Asian stocks traded mixed Monday as investors assess the impact of China’s Covid policies on growth and the outlook for the world’s largest economies. The dollar and Treasuries retreated.
Shares in China, Hong Kong fell while South Korea, Japan and Thailand rose.
Beijing reported a record number of Covid cases, reviving concerns about a lockdown. China’s stringent Covid Zero policy has stifled economic growth and prompted banks last week to cut a key interest rate for long-term loans by a record amount.

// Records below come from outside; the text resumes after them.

$ cat src/rtl/mmio_debug_port.sv
// Memory-mapped debug peripheral on the CPU data bus: print channels buffered
// into a FIFO and drained over a valid/ready stream, a sticky program-done
// flag with exit code, a 64-bit cycle counter with HI snapshot, a watchdog
// and a readable STATUS word.
module mmio_debug_port
  import mmio_debug_port_pkg::*;
#(
  parameter  logic [31:0] BASE_ADDR      = MMIO_DBG_BASE,
  parameter  int          NUM_CHANNELS   = 4,
  parameter  int          DEPTH          = 16,
  parameter  logic [63:0] TIMEOUT_CYCLES = 64'd0,
  localparam int          CH_W           = (NUM_CHANNELS > 1) ? $clog2(NUM_CHANNELS) : 1
) (
  input  logic            clk,
  input  logic            n_rst,
  input  logic [31:0]     memory_address,
  input  logic            memory_write_enable,
  input  logic [31:0]     memory_write_data,
  input  logic            memory_read_enable,
  output logic [31:0]     memory_read_data,
  output logic            out_valid,
  input  logic            out_ready,
  output logic [CH_W-1:0] out_channel,
  output logic [31:0]     out_data,
  output logic            done,
  output logic [31:0]     exit_code,
  output logic            timeout
);

  localparam int CNT_W  = $clog2(DEPTH) + 1;
  localparam int FIFO_W = CH_W + 32;

  dbg_reg_e          regSel;
  logic              addrHit;
  logic              pushReq;
  logic              fifoPop;
  logic              fifoFull;
  logic              fifoEmpty;
  logic              dropEvent;
  logic [CNT_W-1:0]  fifoCount;
  logic [FIFO_W-1:0] fifoHead;
  logic [CH_W-1:0]   printChannel;
  dbg_status_t       statusWord;
  logic [31:0]       readMux;

  logic              overflow_q,    overflow_d;
  logic [15:0]       dropCount_q,   dropCount_d;
  logic              doneReq_q,     doneReq_d;
  logic [31:0]       exitCode_q,    exitCode_d;
  logic              timeout_q,     timeout_d;
  logic [63:0]       cycleCount_q,  cycleCount_d;
  logic [31:0]       cycleHiSnap_q, cycleHiSnap_d;
  logic [31:0]       readData_q,    readData_d;

  // Decode: the upper 24 address bits select this block, the low byte picks
  // the register; the print channel is the word index within the PRINT window
  assign addrHit      = (memory_address[31:8] == BASE_ADDR[31:8]);
  assign regSel       = addrHit ? decodeOffset(memory_address[7:0], NUM_CHANNELS) : REG_NONE;
  assign printChannel = memory_address[CH_W+1:2];

  // Prints are frozen once the program has signalled done, and those ignored
  // writes are not drops
  assign pushReq   = memory_write_enable && (regSel == REG_PRINT) && !doneReq_q;
  assign fifoPop   = !fifoEmpty && out_ready;
  assign dropEvent = pushReq && fifoFull && !fifoPop;

  sync_fifo #(
    .WIDTH (FIFO_W),
    .DEPTH (DEPTH)
  ) fifo_u (
    .clk        (clk),
    .n_rst      (n_rst),
    .push_i     (pushReq),
    .pushData_i ({printChannel, memory_write_data}),
    .pop_i      (fifoPop),
    .headData_o (fifoHead),
    .full_o     (fifoFull),
    .empty_o    (fifoEmpty),
    .count_o    (fifoCount)
  );

  // Assemble the STATUS word from the current (pre-edge) state
  always_comb begin
    statusWord           = '0;
    statusWord.fifoCount = 8'(fifoCount);
    statusWord.overflow  = overflow_q;
    statusWord.doneReq   = doneReq_q;
    statusWord.timeout   = timeout_q;
    statusWord.dropCount = dropCount_q;
  end

  // Select the value a load returns; PRINT, DONE and unlisted offsets read 0
  always_comb begin
    readMux = 32'd0;
    case (regSel)
      REG_STATUS:   readMux = statusWord;
      REG_CYCLE_LO: readMux = cycleCount_q[31:0];
      REG_CYCLE_HI: readMux = cycleHiSnap_q;
      default:      readMux = 32'd0;
    endcase
  end

  // Next state for flags, counters, the watchdog and the registered read port
  always_comb begin
    overflow_d    = overflow_q;
    dropCount_d   = dropCount_q;
    doneReq_d     = doneReq_q;
    exitCode_d    = exitCode_q;
    timeout_d     = timeout_q;
    cycleCount_d  = cycleCount_q + 64'd1;
    cycleHiSnap_d = cycleHiSnap_q;
    readData_d    = readData_q;

    if (dropEvent) begin
      overflow_d = 1'b1;
      if (dropCount_q != 16'hFFFF) begin
        dropCount_d = dropCount_q + 16'd1;
      end
    end

    if (memory_write_enable && (regSel == REG_DONE) && !doneReq_q) begin
      doneReq_d  = 1'b1;
      exitCode_d = memory_write_data;
    end

    if ((TIMEOUT_CYCLES != 64'd0) && (cycleCount_q == TIMEOUT_CYCLES) && !doneReq_q) begin
      timeout_d = 1'b1;
    end

    if (memory_read_enable) begin
      readData_d = readMux;
      if (regSel == REG_CYCLE_LO) begin
        cycleHiSnap_d = cycleCount_q[63:32];
      end
    end
  end

  // State registers with synchronous active-low reset
  always_ff @(posedge clk) begin
    if (!n_rst) begin
      overflow_q    <= 1'b0;
      dropCount_q   <= 16'd0;
      doneReq_q     <= 1'b0;
      exitCode_q    <= 32'd0;
      timeout_q     <= 1'b0;
      cycleCount_q  <= 64'd0;
      cycleHiSnap_q <= 32'd0;
      readData_q    <= 32'd0;
    end else begin
      overflow_q    <= overflow_d;
      dropCount_q   <= dropCount_d;
      doneReq_q     <= doneReq_d;
      exitCode_q    <= exitCode_d;
      timeout_q     <= timeout_d;
      cycleCount_q  <= cycleCount_d;
      cycleHiSnap_q <= cycleHiSnap_d;
      readData_q    <= readData_d;
    end
  end

  assign memory_read_data = readData_q;
  assign out_valid        = !fifoEmpty;
  assign out_channel      = fifoHead[FIFO_W-1:32];
  assign out_data         = fifoHead[31:0];
  assign done             = doneReq_q && fifoEmpty;
  assign exit_code        = exitCode_q;
  assign timeout          = timeout_q;

endmodule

A dollar gauge declined. The Australian dollar gained after a weekend election delivered a clear outcome, with Labor ousting the Liberal-National coalition. Treasuries pared Friday’s advance as traders debate the Federal Reserve’s tightening path amid mounting worries about an economic slowdown. Bitcoin recovered from some weekend weakness to trade around $30,000.
Investors are grappling with concerns about an economic slowdown and prospects for more monetary tightening. The war in Ukraine is fanning commodity prices, and supply chains remain disrupted by China’s adherence to its Covid zero policy.
“As macro-economic concerns stemming from aggressive monetary tightening, the Russia-Ukraine conflict and China’s stringent Covid lockdowns persist, we anticipate great volatility in the market,” Louise Dudley, portfolio manager global equities at Federated Hermes Ltd., said in a note.
Minutes of the most recent Fed rate-setting meeting will give markets insight this week into the US central bank’s tightening path. St. Louis Fed President James Bullard said the central bank should front-load an aggressive series of rate hikes to push rates to 3.5% at year’s end, which if successful would push down inflation and could lead to easing in 2023 or 2024.